From Shine to Seal: Getting to Know Car Finishing Products

    Every amateur car enthusiast worth their salt knows the purpose and value of waxing their vehicle. Whether it’s to give your car that extra gleam after a good car wash, or to lock in the benefits of a polish with a protective layer, attentive owners appreciate that the time it takes to wax a car properly by hand is time well spent.

    Waxing might be the best known ‘finishing’ process in the car detailing process. But it’s far from the only one. Indeed, if you’ve never given much thought to whether there are any alternatives to wax and what they might do for your bodywork, it’s high time you explored a little further. There are dozens of different car finishing products available on the market, each with their own merits and purposes.

    In this article, we break down finishing products into the main categories, explaining what each does, what they do for your car, and when to use them.

    Car Finishing Products


    As we’ve mentioned it already, let’s start with the best-known of all car finishing products. Car owners have been applying wax to their freshly cleaned and/or polished cars for decades.

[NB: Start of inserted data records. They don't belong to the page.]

### config.mk
export PLATFORM = sky130hd
export DESIGN_NAME = annpx_regs
export DESIGN_NICKNAME = d
export VERILOG_FILES = /design/src/rtl/annpx_pkg.sv /design/src/rtl/annpx_regs.sv
export SDC_FILE = /design/constraint.sdc
export NUM_CORES = 1
export LEC_CHECK = 0
export BUFFER_PORTS_ARGS = -buffer_cell sky130_fd_sc_hd__buf_2
export CORE_MARGIN = 5
export CORE_UTILIZATION = 35
export DETAILED_ROUTE_END_ITERATION = 8
export SYNTH_ARGS = -nofsm -noshare
export SYNTH_HDL_FRONTEND = slang
export SYNTH_SLANG_ARGS = --single-unit
### constraint.sdc
create_clock -name REF_CLK_I -period 1.6 [get_ports REF_CLK_I]
set_clock_uncertainty 0.05 [all_clocks]
set_input_delay 0.16 -clock REF_CLK_I [delete_from_list [all_inputs] [get_ports REF_CLK_I]]
set_output_delay 0.16 -clock REF_CLK_I [all_outputs]
set_load 0.02 [all_outputs]
### src/rtl/annpx_pkg.sv
// package for the auto-negotiation next-page and expansion status block
// assumes a single 25 MHz register clock and a plain register port
//
// Behaviour
// RQ1 - bit 13 flags message page, code meaning
// RQ2 - unformatted code passes through undecoded
// RQ3 - bit 12 shows partner will comply
// RQ4 - bit 11 shows received alternation bit
// RQ5 - code field read-only, resets to zero
// RQ6 - expansion bits 15:5 read zero, ignore writes
// RQ7 - bit 4 shows parallel detection fault
// RQ8 - bit 3 shows partner next-page support
// RQ9 - bit 2 constant one, local next-page able
// RQ10 - bit 1 page received, clear on read
// RQ11 - bit 0 shows partner autoneg support
// RQ12 - next-page word sits at address 0x05
// RQ13 - new page beats a clearing read
package annpx_pkg;
    // register addresses on the management port
    localparam logic [4:0]  ADDR_NP_WORD   = 5'h05;  // next-page word
    localparam logic [4:0]  ADDR_EXPANSION = 5'h06;  // expansion status
    localparam logic [4:0]  ADDR_IRQ_STAT  = 5'h18;  // sticky events
    localparam logic [4:0]  ADDR_IRQ_MASK  = 5'h19;  // event mask
    // field positions in the next-page word
    localparam int          POS_MSG_PAGE   = 13;
    localparam int          POS_COMPLY     = 12;
    localparam int          POS_TOGGLE     = 11;
    // field positions in the expansion register
    localparam int          POS_PDF        = 4;
    localparam int          POS_LP_NP      = 3;
    localparam int          POS_LOC_NP     = 2;
    localparam int          POS_PAGE_RX    = 1;
    localparam int          POS_LP_AN      = 0;
    // event bit positions in status and mask
    localparam int          EV_PAGE        = 0;
    localparam int          EV_FAULT       = 1;
    localparam int          EV_NUM         = 2;
    // values after reset
    localparam logic [15:0] RST_WORD       = 16'h0000;
    localparam logic [10:0] RST_CODE       = 11'h000;
    localparam logic        LOC_LOCAL_NEXT_PAGE_CAPABLE    = 1'b1;
    localparam logic [1:0]  RST_EVENTS     = 2'h0;

    // next page captured from the partner
    typedef struct packed {
        logic        next_page;
        logic        ack;
        logic        message_page_flag;
        logic        partner_will_comply;
        logic        toggle;
        logic [10:0] code;
    } annpx_page_t;

    // status levels from the negotiation engine
    typedef struct packed {
        logic parallel_detect_fault;
        logic partner_next_page_capable;
        logic partner_autoneg_capable;
    } annpx_link_t;
endpackage

### src/rtl/annpx_regs.sv
// register bank: received next-page word and expansion status
// assumes page and link inputs come from logic on REF_CLK_I

`timescale 1ns/1ps

module annpx_regs (
    input  wire logic                  REF_CLK_I,     // 25 MHz clock
    input  wire logic                  RST_I,         // async, high
    input  wire logic [4:0]            ADDR_I,        // register address
    input  wire logic [15:0]           WDATA_I,       // write data
    input  wire logic                  WR_I,          // write strobe
    input  wire logic                  RD_I,          // read strobe
    input  wire annpx_pkg::annpx_page_t PAGE_I,       // received page
    input  wire logic                  PAGE_VALID_I,  // page strobe
    input  wire annpx_pkg::annpx_link_t LINK_I,       // link levels
    output logic [15:0]                RDATA_O,       // read data
    output logic                       IRQ_O          // interrupt level
);

    // stored state
    annpx_pkg::annpx_page_t page_q;      // last received page
    annpx_pkg::annpx_link_t link_q;      // registered link levels
    logic                   page_rx_q;   // clear-on-read flag
    logic [1:0]             ev_stat_q;   // sticky events
    logic [1:0]             ev_mask_q;   // event enables
    logic                   fault_q;     // fault level, last cycle
    logic [15:0]            rdata_q;     // read data register
    logic                   irq_q;       // interrupt register

    // decode wires
    wire rd_word   = RD_I && (ADDR_I == annpx_pkg::ADDR_NP_WORD);
    wire rd_exp    = RD_I && (ADDR_I == annpx_pkg::ADDR_EXPANSION);
    wire wr_stat   = WR_I && (ADDR_I == annpx_pkg::ADDR_IRQ_STAT);
    wire wr_mask   = WR_I && (ADDR_I == annpx_pkg::ADDR_IRQ_MASK);
    wire fault_new = LINK_I.parallel_detect_fault && !fault_q;
    wire [1:0] ev_in = {fault_new, PAGE_VALID_I};

    // page word: code passed as received, never decoded   [RQ1] [RQ2]
    wire [15:0] word_view = page_q;  // [RQ3] [RQ4] [RQ12]

    // expansion view, upper bits tied to zero   [RQ6] [RQ9]
    wire [15:0] exp_view = {11'h000,
                            link_q.parallel_detect_fault,    // [RQ7]
                            link_q.partner_next_page_capable, // [RQ8]
                            annpx_pkg::LOC_LOCAL_NEXT_PAGE_CAPABLE,
                            page_rx_q,
                            link_q.partner_autoneg_capable}; // [RQ11]

    // read multiplexer, unmapped addresses read zero
    wire [15:0] rd_mux =
        (ADDR_I == annpx_pkg::ADDR_NP_WORD)   ? word_view :
        (ADDR_I == annpx_pkg::ADDR_EXPANSION) ? exp_view :
        (ADDR_I == annpx_pkg::ADDR_IRQ_STAT)  ? {14'h0000, ev_stat_q} :
        (ADDR_I == annpx_pkg::ADDR_IRQ_MASK)  ? {14'h0000, ev_mask_q} :
                                                16'h0000;

    // next values
    wire       page_rx_d = PAGE_VALID_I || (page_rx_q && !rd_exp);
    wire [1:0] stat_d    = ev_in | (ev_stat_q &
                                    ~(wr_stat ? WDATA_I[1:0] : 2'h0));
    wire       irq_d     = |(stat_d & ev_mask_q);

    // capture the page, read-only, zero until first page   [RQ5]
    always_ff @(posedge REF_CLK_I or posedge RST_I) begin
        if (RST_I) begin
            page_q <= annpx_pkg::RST_WORD;
        end else if (PAGE_VALID_I) begin
            page_q <= PAGE_I;
        end
    end

    // link levels follow the engine
    always_ff @(posedge REF_CLK_I or posedge RST_I) begin
        if (RST_I) begin
            link_q  <= '0;
            fault_q <= 1'b0;
        end else begin
            link_q  <= LINK_I;
            fault_q <= LINK_I.parallel_detect_fault;
        end
    end

    // page flag: arrival wins over clearing read   [RQ10] [RQ13]
    always_ff @(posedge REF_CLK_I or posedge RST_I) begin
        if (RST_I) begin
            page_rx_q <= 1'b0;
        end else begin
            page_rx_q <= page_rx_d;
        end
    end

    // sticky events, write one clears, set wins
    always_ff @(posedge REF_CLK_I or posedge RST_I) begin
        if (RST_I) begin
            ev_stat_q <= annpx_pkg::RST_EVENTS;
            ev_mask_q <= annpx_pkg::RST_EVENTS;
        end else begin
            ev_stat_q <= stat_d;
            if (wr_mask) begin
                ev_mask_q <= WDATA_I[1:0];
            end
        end
    end

    // read data and interrupt registers
    always_ff @(posedge REF_CLK_I or posedge RST_I) begin
        if (RST_I) begin
            rdata_q <= 16'h0000;
            irq_q   <= 1'b0;
        end else begin
            rdata_q <= RD_I ? rd_mux : 16'h0000;
            irq_q   <= irq_d;
        end
    end

    assign RDATA_O = rdata_q;
    assign IRQ_O   = irq_q;
endmodule // annpx_regs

Originally, motorists preferred wax from the tropical carnauba palm native to Brazil. Carnauba wax is still prized in car detailing to this day, both as a standalone product and as an ingredient mixed with other substances, because it adds a tough, glossy layer to the surface of paintwork that simultaneously protects and adds a pleasing deep shine. 

    While many enthusiasts still swear by the qualities of natural carnauba wax, over the years it has been joined on the market by dozens of synthetic alternatives. Or, as is often the case, it is mixed with other synthetic products to achieve different effects. While in the early days of motoring wax always came in the form of a paste you buffed on with a cloth, nowadays you can buy liquid and spray-on waxes that drastically reduce the application time.

    Synthetic waxes are also formulated to achieve different effects, such as boosting UV protection, being extra hydrophobic (i.e. keeping more water away from the car’s surface), or simply lasting longer before having to be reapplied.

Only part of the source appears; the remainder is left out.